The Bureau of Quarantine will handle the decontamination of the aircraft and the isolation of the afflicted persons, he said.
Dr. Cesar Anastacio, the station chief of the BoQ at the Naia, said the agency has the Ebola protective gear but did not say how many.
Revisit SARS in PH
Former Health Secretary Manuel Dayrit on Thursday said the government can revisit how it handled the SARS virus when it reached the Philippines at the height of the deadly outbreak in Asia 11 years ago as it prepares for the possible entry of the deadlier Ebola.
Dayrit recounted that the country was able to successfully contain SARS when it reached here by choking the spread of the disease at entry points and through effective epidemiological surveillance, contact tracing, quarantine and isolation of cases. The Philippines had 14 SARS cases, of which two died.
“We have to assume that Ebola will reach our shores… Given air travel and the fact that we have so many OFWs, it’s going to come… The fear is going to set in and if we are not psychologically, organizationally and logistically prepared, it is going to be very, very difficult,” said Dayrit in a speech at the national Ebola virus disease summit last week.
Meanwhile, several medical groups on Wednesday said they were not in favor of sending Filipino health workers to Ebola-stricken countries in West Africa.

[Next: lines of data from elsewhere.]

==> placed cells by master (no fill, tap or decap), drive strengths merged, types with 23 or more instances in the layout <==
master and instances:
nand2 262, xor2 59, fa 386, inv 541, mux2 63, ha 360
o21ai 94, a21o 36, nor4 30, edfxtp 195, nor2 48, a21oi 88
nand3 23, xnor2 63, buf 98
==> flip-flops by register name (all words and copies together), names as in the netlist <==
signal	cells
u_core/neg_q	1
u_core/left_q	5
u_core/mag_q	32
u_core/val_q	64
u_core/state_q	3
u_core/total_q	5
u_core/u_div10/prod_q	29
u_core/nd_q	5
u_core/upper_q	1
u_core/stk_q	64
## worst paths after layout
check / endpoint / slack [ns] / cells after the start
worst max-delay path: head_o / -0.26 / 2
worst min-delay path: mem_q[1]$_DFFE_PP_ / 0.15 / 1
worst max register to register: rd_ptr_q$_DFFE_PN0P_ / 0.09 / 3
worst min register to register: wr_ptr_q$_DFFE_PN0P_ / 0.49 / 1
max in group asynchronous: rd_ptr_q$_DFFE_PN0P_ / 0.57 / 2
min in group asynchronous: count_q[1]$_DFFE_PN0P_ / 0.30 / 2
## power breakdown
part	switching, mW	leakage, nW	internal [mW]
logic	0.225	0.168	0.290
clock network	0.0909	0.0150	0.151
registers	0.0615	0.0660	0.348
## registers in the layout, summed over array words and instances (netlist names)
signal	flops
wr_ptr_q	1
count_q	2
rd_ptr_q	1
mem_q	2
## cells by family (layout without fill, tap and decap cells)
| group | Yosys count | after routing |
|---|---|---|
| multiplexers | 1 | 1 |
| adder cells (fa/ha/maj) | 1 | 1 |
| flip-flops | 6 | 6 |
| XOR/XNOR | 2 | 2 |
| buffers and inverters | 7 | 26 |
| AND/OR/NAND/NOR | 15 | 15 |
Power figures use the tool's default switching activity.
--- src/rtl/core/arcs_pkg.sv ---
// ----------------------------------------------------------------------------
// arcs_pkg
// Shared constants for the anti-aliased round-cap sprite core.
// ----------------------------------------------------------------------------
package arcs_pkg;

  localparam int FRAC_BITS = 16;
  localparam int CFG_IDX_W = 1;

  // Configuration register indexes.
  localparam logic [CFG_IDX_W-1:0] REG_CAP_DIAM   = 1'd0;
  localparam logic [CFG_IDX_W-1:0] REG_BASE_COLOR = 1'd1;

  localparam logic [7:0]  CAP_DIAM_RST   = 8'd16;
  localparam logic [31:0] BASE_COLOR_RST = 32'hFFFF_FFFF;

  localparam logic [16:0] COV_ONE    = 17'h1_0000;
  localparam logic [24:0] ROUND_HALF = 25'h000_8000;
  localparam logic [31:0] QUARTER_Q32 = 32'h4000_0000;

endpackage

--- src/rtl/core/arcs_front.sv ---
// ----------------------------------------------------------------------------
// arcs_front
// Classifies a pixel: sprite region check, top-half row, the two candidate
// boundary rows, and the radicands of their boundary square roots.
// ----------------------------------------------------------------------------
module arcs_front #(
  parameter int MAX_RADIUS = 64
) (
  input  logic [7:0]  cap_diam_i,
  input  logic [7:0]  pixel_row_i,
  input  logic [6:0]  pixel_col_i,
  output logic [1+7+2*$clog2(MAX_RADIUS+1)+2+4*($clog2(MAX_RADIUS+1)+16)-1:0] item_o
);

  localparam int RW = $clog2(MAX_RADIUS + 1);
  localparam int SW = RW + 16;
  localparam int NW = (RW + 2 > 9) ? RW + 2 : 9;
  localparam int TW = 2 * RW;

  typedef struct packed {
    logic              pix_ok;
    logic [6:0]        col;
    logic [RW-1:0]     k1;
    logic [RW-1:0]     k2;
    logic              ext_en;
    logic              k2_ge;
    logic [2*SW-1:0]   d1;
    logic [2*SW-1:0]   d2;
  } item_t;

  localparam logic [NW-1:0] SW_MAX = NW'(2 * MAX_RADIUS);

  logic [NW-1:0] sw_raw, sw_c, r, w, h, row, col, src, k2n, last_row;
  logic [RW-1:0] rr, m1, m2;
  logic [TW-1:0] t1, t2;
  item_t         item;

  always_comb begin
    sw_raw   = NW'(cap_diam_i);
    sw_c     = (sw_raw > SW_MAX) ? SW_MAX : sw_raw;
    r        = sw_c >> 1;
    w        = r << 1;
    h        = sw_c + NW'(2);
    last_row = h - NW'(1);
    row      = NW'(pixel_row_i);
    col      = NW'(pixel_col_i);
    src      = (row <= r) ? row : (last_row - row);
    k2n      = (col < r) ? col : (w - NW'(1) - col);
    rr       = r[RW-1:0];
    // Distance from the disc center row, in whole rows.
    m1       = rr - src[RW-1:0];
    m2       = rr - k2n[RW-1:0] - RW'(1);
    t1       = TW'(rr) * TW'(rr) - TW'(m1) * TW'(m1) - TW'(m1);
    t2       = TW'(rr) * TW'(rr) - TW'(m2) * TW'(m2) - TW'(m2);

    item.pix_ok = (r != '0) && (col < w) && (row != '0) && (row < last_row)
                  && ((row <= r) || (row >= last_row - r));
    item.col    = pixel_col_i;
    item.k1     = RW'(src - NW'(1));
    item.k2     = k2n[RW-1:0];
    item.ext_en = ((k2n << 1) >= (r - NW'(r[0])));
    item.k2_ge  = (k2n >= (src - NW'(1)));
    // (m + 0.5)^2 is folded in as m^2 + m + 1/4.
    item.d1     = {t1, 32'd0} - (2*SW)'(arcs_pkg::QUARTER_Q32);
    item.d2     = {t2, 32'd0} - (2*SW)'(arcs_pkg::QUARTER_Q32);
    item_o      = item;
  end

endmodule

--- config.mk ---
export PLATFORM = sky130hd
export DESIGN_NAME = arcs_front
export DESIGN_NICKNAME = d
export VERILOG_FILES = /design/src/rtl/core/arcs_pkg.sv /design/src/rtl/core/arcs_front.sv
export SDC_FILE = /design/constraint.sdc
export NUM_CORES = 1
export LEC_CHECK = 0
export BUFFER_PORTS_ARGS = -buffer_cell sky130_fd_sc_hd__clkbuf_2
export CAP_MARGIN = 20
export CORE_MARGIN = 1.5
export CORE_UTILIZATION = 25
export DETAILED_ROUTE_END_ITERATION = 8
export RECOVER_POWER = 100
export SLEW_MARGIN = 40
export SYNTH_ARGS = -nofsm -noshare
export SYNTH_HDL_FRONTEND = slang
export SYNTH_SLANG_ARGS = --single-unit
--- constraint.sdc ---
create_clock -name vclk -period 10.5
set_input_delay 1.575 -clock vclk [all_inputs]
set_output_delay 1.575 -clock vclk [all_outputs]
set_load 0.01 [all_outputs]
# == Yosys cells after proc, flatten, opt, wreduce, memory -nomap -nowiden ==
# Cells that the tools add are included.
# classes
add_sub_neg,17
n_mul,3
magnitude_cmp,8
muxes,3
reduce_logical,7
# ops
cell,n
$sub A46 B31 Y46 const B,2
$mul A7 B7 Y14,3
$sub A14 B14 Y14,2
$sub A14 B7 Y14,2
$ge A9 B9 Y1,2
$mux W9,2
$sub A9 B1 Y9 const B,2
$sub A9 B7 Y9,2
$sub A7 B7 Y7,2
$add A8 B2 Y9 const B,1
$ge A8 B9 Y1,1
$lt A8 B9 Y1,1
$reduce_bool A9 Y1,1
$sub A8 B1 Y9 const B,1
$sub A9 B8 Y9,1
$gt A8 B8 Y1 const B,1
$le A8 B7 Y1,1
$lt A7 B8 Y1,1
$mux W8,1
$reduce_bool A8 Y1,1
$sub A7 B1 Y8,1
$lt A7 B7 Y1,1
$sub A7 B1 Y7 const B,1
$logic_and A1 B1 Y1,4
$logic_or A1 B1 Y1,1
# totals
ff_bits,0
inputBits,23

# == Logic depth before layout (Yosys ltp) ==
# Gate-level depths: netlist of run 1.
# logic_depth
word_depth,11
mapped_depth,38
depth_no_buf,36

# == Worst setup path before layout of run 1 ==
# No wires, ideal clock.
# synth_timing
path_type,input -> output
startpoint,in cap_diam_i[7]
endpoint,out item_o[45]
t_arrival_ps,9983
required_ps,8925
path_slack_ps,-1058
stages,37
n_path_buf,3
cell_sequence,buf_2 > nor2b_1 > clkbuf_1 > inv_1 > ha_1 > nor4b_1 > o21bai_1 > a21oi_2 > buf_2 > a21oi_1 > a21oi_1 > inv_1 > ha_1 > and2_1 > a21boi_0 > o21ai_1 > or2_2 > xor2_1 > inv_1 > nor2_1 > fa_1 > inv_1 > fa_1 > inv_1 > fa_1 > fa_1 > inv_1 > ha_1 > nor3_1 > nand2_1 > o211a_1 > a311oi_2 > or2b_1 > or3_4 > o32a_1 > a22oi_2 > xor2_1
# synth_between
elab_chain_len,11
# synth_rtl
item,line_no,text
"start, declared",arcs_front.sv:9,"input logic [7:0] cap_diam_i,"
$gt A8 B8 Y1,arcs_front.sv:40,sw_c = (sw_raw > SW_MAX) ? SW_MAX : sw_raw;
$mux W8 (*),arcs_front.sv:40,
$sub A8 B1 Y9,arcs_front.sv:48,k2n = (col < r) ? col : (w - NW'(1) - col);
$sub A9 B7 Y9,arcs_front.sv:48,
$mux W9 (*),arcs_front.sv:48,
net item_o[97],arcs_front.sv:12,output logic [1+7+2*$clog2(MAX_RADIUS+1)+2+4*($clog2(MAX_RADIUS+1)+16)-1:0] item_o
$sub A7 B7 Y7 (*),arcs_front.sv:52,m2 = rr - k2n[RW-1:0] - RW'(1);
$sub A7 B1 Y7 (*),arcs_front.sv:52,
$mul A7 B7 Y14,arcs_front.sv:54,t2 = TW'(rr) * TW'(rr) - TW'(m2) * TW'(m2) - TW'(m2);
$sub A14 B14 Y14,arcs_front.sv:54,
$sub A14 B7 Y14 (*),arcs_front.sv:54,
$sub A46 B31 Y46 (*),arcs_front.sv:65,"item.d2 = {t2, 32'd0} - (2*SW)'(arcs_pkg::QUARTER_Q32);"
"end, declared",arcs_front.sv:12,
# The timed path passes the listed nets; every way through them passes the cells marked *.

# == Final worst setup path of run 1 ==
# layout_timing
startpoint,in cap_diam_i[7]
endpoint,out item_o[91]
# layout_between
elab_chain_len,11
# layout_rtl
item,line_no,text
$gt A8 B8 Y1,arcs_front.sv:40,
$mux W8 (*),arcs_front.sv:40,
$add A8 B2 Y9,arcs_front.sv:43,h = sw_c + NW'(2);
$sub A9 B1 Y9,arcs_front.sv:44,last_row = h - NW'(1);
$sub A9 B8 Y9,arcs_front.sv:47,src = (row <= r) ? row : (last_row - row);
$mux W9,arcs_front.sv:47,
$sub A7 B7 Y7,arcs_front.sv:51,m1 = rr - src[RW-1:0];
$mul A7 B7 Y14,arcs_front.sv:53,t1 = TW'(rr) * TW'(rr) - TW'(m1) * TW'(m1) - TW'(m1);
$sub A14 B14 Y14,arcs_front.sv:53,
$sub A14 B7 Y14 (*),arcs_front.sv:53,
$sub A46 B31 Y46 (*),arcs_front.sv:64,"item.d1 = {t1, 32'd0} - (2*SW)'(arcs_pkg::QUARTER_Q32);"
# Mark *: on every way between the ends. The rest lies on a longest branch, timed or not.
<file path="config.mk">
export PLATFORM = sky130hd
export DESIGN_NAME = bounded_list_positional_edit_unit
export DESIGN_NICKNAME = d
export VERILOG_FILES = /design/src/hw/rtl/blpe_pkg.sv /design/src/hw/rtl/blpe_ctrl.sv /design/src/hw/rtl/blpe_dp.sv /design/src/hw/rtl/bounded_list_positional_edit_unit.sv
export SDC_FILE = /design/constraint.sdc
export NUM_CORES = 2
export LEC_CHECK = 0
export BUFFER_PORTS_ARGS = -buffer_cell sky130_fd_sc_hd__buf_4
export CAP_MARGIN = 5
export CELL_PAD_IN_SITES_DETAIL_PLACEMENT = 0
export CELL_PAD_IN_SITES_GLOBAL_PLACEMENT = 1
export CORE_MARGIN = 2
export CORE_UTILIZATION = 25
export DETAILED_ROUTE_END_ITERATION = 7
export GPL_TIMING_DRIVEN = 0
export PLACE_DENSITY = 0.46
export SKIP_CTS_REPAIR_TIMING = 1
export SYNTH_ARGS = -nofsm -noshare
export SYNTH_HDL_FRONTEND = slang
export SYNTH_SLANG_ARGS = --single-unit
export TNS_END_PERCENT = 1
</file>
<file path="constraint.sdc">
create_clock -name i_clk -period 9.8 [get_ports i_clk]
set_input_delay 0.98 -clock i_clk [delete_from_list [all_inputs] [get_ports i_clk]]
set_output_delay 0.98 -clock i_clk [all_outputs]
set_load 0.005 [all_outputs]
</file>
<file path="src/hw/rtl/bounded_deque_with_search_top_macros.svh">
// Assertion helpers for the deque block.
// BDQ_ASSERT_IMP: same-cycle implication, BDQ_ASSERT_NXT: next-cycle implication.
`ifndef BOUNDED_DEQUE_WITH_SEARCH_TOP_MACROS_SVH
`define BOUNDED_DEQUE_WITH_SEARCH_TOP_MACROS_SVH

`ifndef SYNTHESIS
`define BDQ_ASSERT_IMP(lbl, ante, cons) \
  lbl: assert property (@(posedge clk_i) disable iff (!rst_ni) (ante) |-> (cons)) \
    else $error("deque assertion failed");
`define BDQ_ASSERT_NXT(lbl, ante, cons) \
  lbl: assert property (@(posedge clk_i) disable iff (!rst_ni) (ante) |=> (cons)) \
    else $error("deque assertion failed");
`else
`define BDQ_ASSERT_IMP(lbl, ante, cons)
`define BDQ_ASSERT_NXT(lbl, ante, cons)
`endif

`endif

</file>
<file path="src/hw/rtl/bdq_pkg.sv">
`timescale 1ns / 1ps
package bdq_pkg;

  typedef enum logic [2:0] {
    CMD_PUSH_BACK  = 3'd0,
    CMD_PUSH_FRONT = 3'd1,
    CMD_POP_BACK   = 3'd2,
    CMD_POP_FRONT  = 3'd3,
    CMD_CLEAR      = 3'd4,
    CMD_FIND       = 3'd5,
    CMD_READ_AT    = 3'd6
  } cmd_e;

  typedef enum logic [1:0] {
    ST_OK    = 2'd0,
    ST_FULL  = 2'd1,
    ST_EMPTY = 2'd2,
    ST_RANGE = 2'd3
  } status_e;

  typedef enum logic [2:0] {
    S_IDLE,
    S_EXEC,
    S_RDWAIT,
    S_SCAN,
    S_DONE
  } state_e;

  typedef struct packed {
    status_e     status;
    logic        found;
    logic [4:0]  position;
    logic [31:0] read_value;
    logic [5:0]  count;
  } res_t;

endpackage

</file>
<file path="src/hw/rtl/bdq_mem.sv">
`timescale 1ns / 1ps
module bdq_mem #(
  parameter int unsigned DEPTH       = 32,
  parameter int unsigned VALUE_WIDTH = 32
) (
  input  logic                     clk_i,
  input  logic                     we_i,
  input  logic [$clog2(DEPTH)-1:0] waddr_i,
  input  logic [VALUE_WIDTH-1:0]   wdata_i,
  input  logic                     re_i,
  input  logic [$clog2(DEPTH)-1:0] raddr_i,
  output logic [VALUE_WIDTH-1:0]   rdata_o
);

  logic [VALUE_WIDTH-1:0] mem_q [DEPTH];
  logic [VALUE_WIDTH-1:0] rdata_q;

  always_ff @(posedge clk_i) begin
    if (we_i) begin
      mem_q[waddr_i] <= wdata_i;
    end
  end

  always_ff @(posedge clk_i) begin
    if (re_i) begin
      rdata_q <= mem_q[raddr_i];
    end
  end

  assign rdata_o = rdata_q;

endmodule

</file>
<file path="src/hw/rtl/bdq_seq.sv">
`timescale 1ns / 1ps
module bdq_seq #(
  parameter int unsigned DEPTH       = 32,
  parameter int unsigned VALUE_WIDTH = 32
) (
  input  logic                       clk_i,
  input  logic                       rst_ni,
  input  logic                       in_valid_i,
  output logic                       in_stall_o,
  input  logic [2:0]                 command_i,
  input  logic [31:0]                value_i,
  input  logic [5:0]                 index_i,
  output logic                       we_o,
  output logic [$clog2(DEPTH)-1:0]   waddr_o,
  output logic [VALUE_WIDTH-1:0]     wdata_o,
  output logic                       re_o,
  output logic [$clog2(DEPTH)-1:0]   raddr_o,
  input  logic [VALUE_WIDTH-1:0]     rdata_i,
  output logic                       res_valid_o,
  output bdq_pkg::res_t              res_o,
  input  logic                       res_ready_i
);
  import bdq_pkg::*;

  localparam int unsigned PW = $clog2(DEPTH);
  localparam int unsigned CW = $clog2(DEPTH + 1);
  localparam int unsigned XW = (CW > 6) ? CW : 6;
  localparam logic [PW:0]   DEPTH_W = (PW + 1)'(DEPTH);
  localparam logic [PW-1:0] LAST    = PW'(DEPTH - 1);
  localparam logic [CW-1:0] FULL_CNT = CW'(DEPTH);

  state_e               state_q, state_d;
  cmd_e                 cmd_q, cmd_d;
  logic [VALUE_WIDTH-1:0] val_q, val_d;
  logic [5:0]           idx_q, idx_d;
  logic [PW-1:0]        front_q, front_d;
  logic [CW-1:0]        count_q, count_d;
  logic [PW-1:0]        slot_q, slot_d;
  logic [CW-1:0]        rd_off_q, rd_off_d;
  logic [CW-1:0]        cmp_off_q, cmp_off_d;
  logic                 cmp_valid_q, cmp_valid_d;
  res_t                 res_q, res_d;

  logic                 full, empty, hit;
  logic [PW:0]          back_sum, read_sum;
  logic [PW-1:0]        back_slot, read_slot, prev_front;
  logic [XW-1:0]        idx_x;

  assign full  = (count_q == FULL_CNT);
  assign empty = (count_q == '0);
  assign idx_x = XW'(idx_q);

  // ring address: sums stay below twice the depth, so one subtract wraps
  assign back_sum  = {1'b0, front_q} + {1'b0, count_q[PW-1:0]};
  assign back_slot = (back_sum >= DEPTH_W) ? PW'(back_sum - DEPTH_W) : PW'(back_sum);
  assign read_sum  = {1'b0, front_q} + {1'b0, idx_x[PW-1:0]};
  assign read_slot = (read_sum >= DEPTH_W) ? PW'(read_sum - DEPTH_W) : PW'(read_sum);
  assign prev_front = (front_q == '0) ? LAST : front_q - PW'(1);

  assign hit = cmp_valid_q && (rdata_i == val_q);

  always_ff @(posedge clk_i or negedge rst_ni) begin
    if (!rst_ni) begin
      state_q <= S_IDLE;
    end else begin
      state_q <= state_d;
    end
  end

  always_ff @(posedge clk_i or negedge rst_ni) begin
    if (!rst_ni) begin
      front_q     <= '0;
      count_q     <= '0;
      cmp_valid_q <= 1'b0;
    end else begin
      front_q     <= front_d;
      count_q     <= count_d;
      cmp_valid_q <= cmp_valid_d;
    end
  end

  always_ff @(posedge clk_i) begin
    cmd_q     <= cmd_d;
    val_q     <= val_d;
    idx_q     <= idx_d;
    slot_q    <= slot_d;
    rd_off_q  <= rd_off_d;
    cmp_off_q <= cmp_off_d;
    res_q     <= res_d;
  end

  always_comb begin
    state_d     = state_q;
    cmd_d       = cmd_q;
    val_d       = val_q;
    idx_d       = idx_q;
    front_d     = front_q;
    count_d     = count_q;
    slot_d      = slot_q;
    rd_off_d    = rd_off_q;
    cmp_off_d   = cmp_off_q;
    cmp_valid_d = 1'b0;
    res_d       = res_q;
    we_o        = 1'b0;
    waddr_o     = back_slot;
    wdata_o     = val_q;
    re_o        = 1'b0;
    raddr_o     = slot_q;

    unique case (state_q)
      S_IDLE: begin
        if (in_valid_i) begin
          cmd_d   = cmd_e'(command_i);
          val_d   = VALUE_WIDTH'(value_i);
          idx_d   = index_i;
          res_d   = '0;
          state_d = S_EXEC;
        end
      end
      S_EXEC: begin
        state_d = S_DONE;
        unique case (cmd_q)
          CMD_PUSH_BACK: begin
            if (full) begin
              res_d.status = ST_FULL;
            end else begin
              we_o    = 1'b1;
              count_d = count_q + CW'(1);
            end
          end
          CMD_PUSH_FRONT: begin
            if (full) begin
              res_d.status = ST_FULL;
            end else begin
              we_o    = 1'b1;
              waddr_o = prev_front;
              front_d = prev_front;
              count_d = count_q + CW'(1);
            end
          end
          CMD_POP_BACK: begin
            if (empty) begin
              res_d.status = ST_EMPTY;
            end else begin
              count_d = count_q - CW'(1);
            end
          end
          CMD_POP_FRONT: begin
            if (empty) begin
              res_d.status = ST_EMPTY;
            end else begin
              front_d = (front_q == LAST) ? '0 : front_q + PW'(1);
              count_d = count_q - CW'(1);
            end
          end
          CMD_CLEAR: begin
            front_d = '0;
            count_d = '0;
          end
          CMD_FIND: begin
            if (empty) begin
              res_d.status = ST_EMPTY;
            end else begin
              slot_d   = front_q;
              rd_off_d = '0;
              state_d  = S_SCAN;
            end
          end
          CMD_READ_AT: begin
            if (empty) begin
              res_d.status = ST_EMPTY;
            end else if (idx_x >= XW'(count_q)) begin
              res_d.status = ST_RANGE;
            end else begin
              re_o    = 1'b1;
              raddr_o = read_slot;
              state_d = S_RDWAIT;
            end
          end
          default: ;
        endcase
      end
      S_RDWAIT: begin
        res_d.read_value = 32'(rdata_i);
        state_d          = S_DONE;
      end
      S_SCAN: begin
        // one read issued per cycle, each compared against the registered RAM data
        if (rd_off_q < count_q) begin
          re_o        = 1'b1;
          cmp_valid_d = 1'b1;
          cmp_off_d   = rd_off_q;
          rd_off_d    = rd_off_q + CW'(1);
          slot_d      = (slot_q == LAST) ? '0 : slot_q + PW'(1);
        end
        if (hit) begin
          res_d.found    = 1'b1;
          res_d.position = 5'(cmp_off_q);
          cmp_valid_d    = 1'b0;
          state_d        = S_DONE;
        end else if (cmp_valid_q && ((cmp_off_q + CW'(1)) == count_q)) begin
          cmp_valid_d = 1'b0;
          state_d     = S_DONE;
        end
      end
      S_DONE: begin
        if (res_ready_i) begin
          state_d = S_IDLE;
        end
      end
      default: state_d = S_IDLE;
    endcase
  end

  assign in_stall_o  = (state_q != S_IDLE);
  assign res_valid_o = (state_q == S_DONE);

  always_comb begin
    res_o       = res_q;
    res_o.count = 6'(count_q);
  end

endmodule

</file>
<file path="src/hw/rtl/bounded_deque_with_search_top.sv">
`timescale 1ns / 1ps
// Channel  Direction  Handshake                 Payload
// in       sink       in_valid_i / in_stall_o   command_i, value_i, index_i
// out      source     out_valid_o / out_stall_i status_o, found_o, position_o,
//                                               read_value_o, count_o
//
// Sequencing: push, pop, clear and unused codes pass through exec and done; an
// in-range read at adds a wait state for the registered RAM read; find steps the
// single RAM read port through the ring one entry per cycle until a hit or the end.
// Reset: count and front pointer clear; the element RAM is not cleared and needs
// no clearing pass, only written entries are ever read.
// Stalls: the result register lets the next command enter while a result waits;
// a finished command holds in the sequencer until that register frees.
module bounded_deque_with_search_top #(
  parameter int unsigned DEPTH       = 32,
  parameter int unsigned VALUE_WIDTH = 32
) (
  input  logic        clk_i,
  input  logic        rst_ni,
  input  logic        in_valid_i,
  output logic        in_stall_o,
  input  logic [2:0]  command_i,
  input  logic [31:0] value_i,
  input  logic [5:0]  index_i,
  output logic        out_valid_o,
  input  logic        out_stall_i,
  output logic [1:0]  status_o,
  output logic        found_o,
  output logic [4:0]  position_o,
  output logic [31:0] read_value_o,
  output logic [5:0]  count_o
);
  import bdq_pkg::*;

  `include "bounded_deque_with_search_top_macros.svh"

  localparam int unsigned PW = $clog2(DEPTH);

  // RAM port between sequencer and store
  logic                   we;
  logic [PW-1:0]          waddr;
  logic [VALUE_WIDTH-1:0] wdata;
  logic                   re;
  logic [PW-1:0]          raddr;
  logic [VALUE_WIDTH-1:0] rdata;

  // finished result from sequencer
  logic res_valid, res_ready;
  res_t res;

  // output register
  logic out_valid_q, out_valid_d;
  res_t out_q, out_d;

  bdq_mem #(
    .DEPTH       (DEPTH),
    .VALUE_WIDTH (VALUE_WIDTH)
  ) u_mem (
    .clk_i   (clk_i),
    .we_i    (we),
    .waddr_i (waddr),
    .wdata_i (wdata),
    .re_i    (re),
    .raddr_i (raddr),
    .rdata_o (rdata)
  );

  bdq_seq #(
    .DEPTH       (DEPTH),
    .VALUE_WIDTH (VALUE_WIDTH)
  ) u_seq (
    .clk_i       (clk_i),
    .rst_ni      (rst_ni),
    .in_valid_i  (in_valid_i),
    .in_stall_o  (in_stall_o),
    .command_i   (command_i),
    .value_i     (value_i),
    .index_i     (index_i),
    .we_o        (we),
    .waddr_o     (waddr),
    .wdata_o     (wdata),
    .re_o        (re),
    .raddr_o     (raddr),
    .rdata_i     (rdata),
    .res_valid_o (res_valid),
    .res_o       (res),
    .res_ready_i (res_ready)
  );

  // result register is free when empty or being drained this cycle
  assign res_ready = !out_valid_q || !out_stall_i;

  always_comb begin
    out_valid_d = out_valid_q;
    out_d       = out_q;
    if (res_valid && res_ready) begin
      out_valid_d = 1'b1;
      out_d       = res;
    end else if (out_valid_q && !out_stall_i) begin
      out_valid_d = 1'b0;
    end
  end

  always_ff @(posedge clk_i or negedge rst_ni) begin
    if (!rst_ni) begin
      out_valid_q <= 1'b0;
    end else begin
      out_valid_q <= out_valid_d;
    end
  end

  always_ff @(posedge clk_i) begin
    out_q <= out_d;
  end

  assign out_valid_o  = out_valid_q;
  assign status_o     = out_q.status;
  assign found_o      = out_q.found;
  assign position_o   = out_q.position;
  assign read_value_o = out_q.read_value;
  assign count_o      = out_q.count;

  // a taken command leaves the sequencer busy in the next cycle
  `BDQ_ASSERT_NXT(a_busy_after_take, in_valid_i && !in_stall_o, in_stall_o)
  // a dropped push only happens with the store at capacity
  `BDQ_ASSERT_IMP(a_full_count, res_valid && (res.status == ST_FULL), res.count == 6'(DEPTH))
  // a hit is always an ok result with no read data
  `BDQ_ASSERT_IMP(a_hit_ok, res_valid && res.found,
                  (res.status == ST_OK) && (res.read_value == '0))
  // failed read returns nothing
  `BDQ_ASSERT_IMP(a_range_clean, res_valid && (res.status == ST_RANGE),
                  !res.found && (res.read_value == '0) && (res.position == '0))

endmodule
</file>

“We should not send health workers to Ebola-hit countries. We should strengthen our own front and take all measures to prevent entry in our ports,” said Dr. Minerva Calimag, the president of the Philippine Medical Association, an umbrella organization of medical doctors in the country.
The government has not yet made a decision on how to respond to a global call to dispatch more doctors and nurses to Sierra Leone, Liberia and Guinea to stem the spread of the disease, which has already claimed more than 4,400 lives.
The Philippine College of Physicians and the Council for Health and Development, a national organization of community-based health programs in the Philippines, issued similar statements on Wednesday.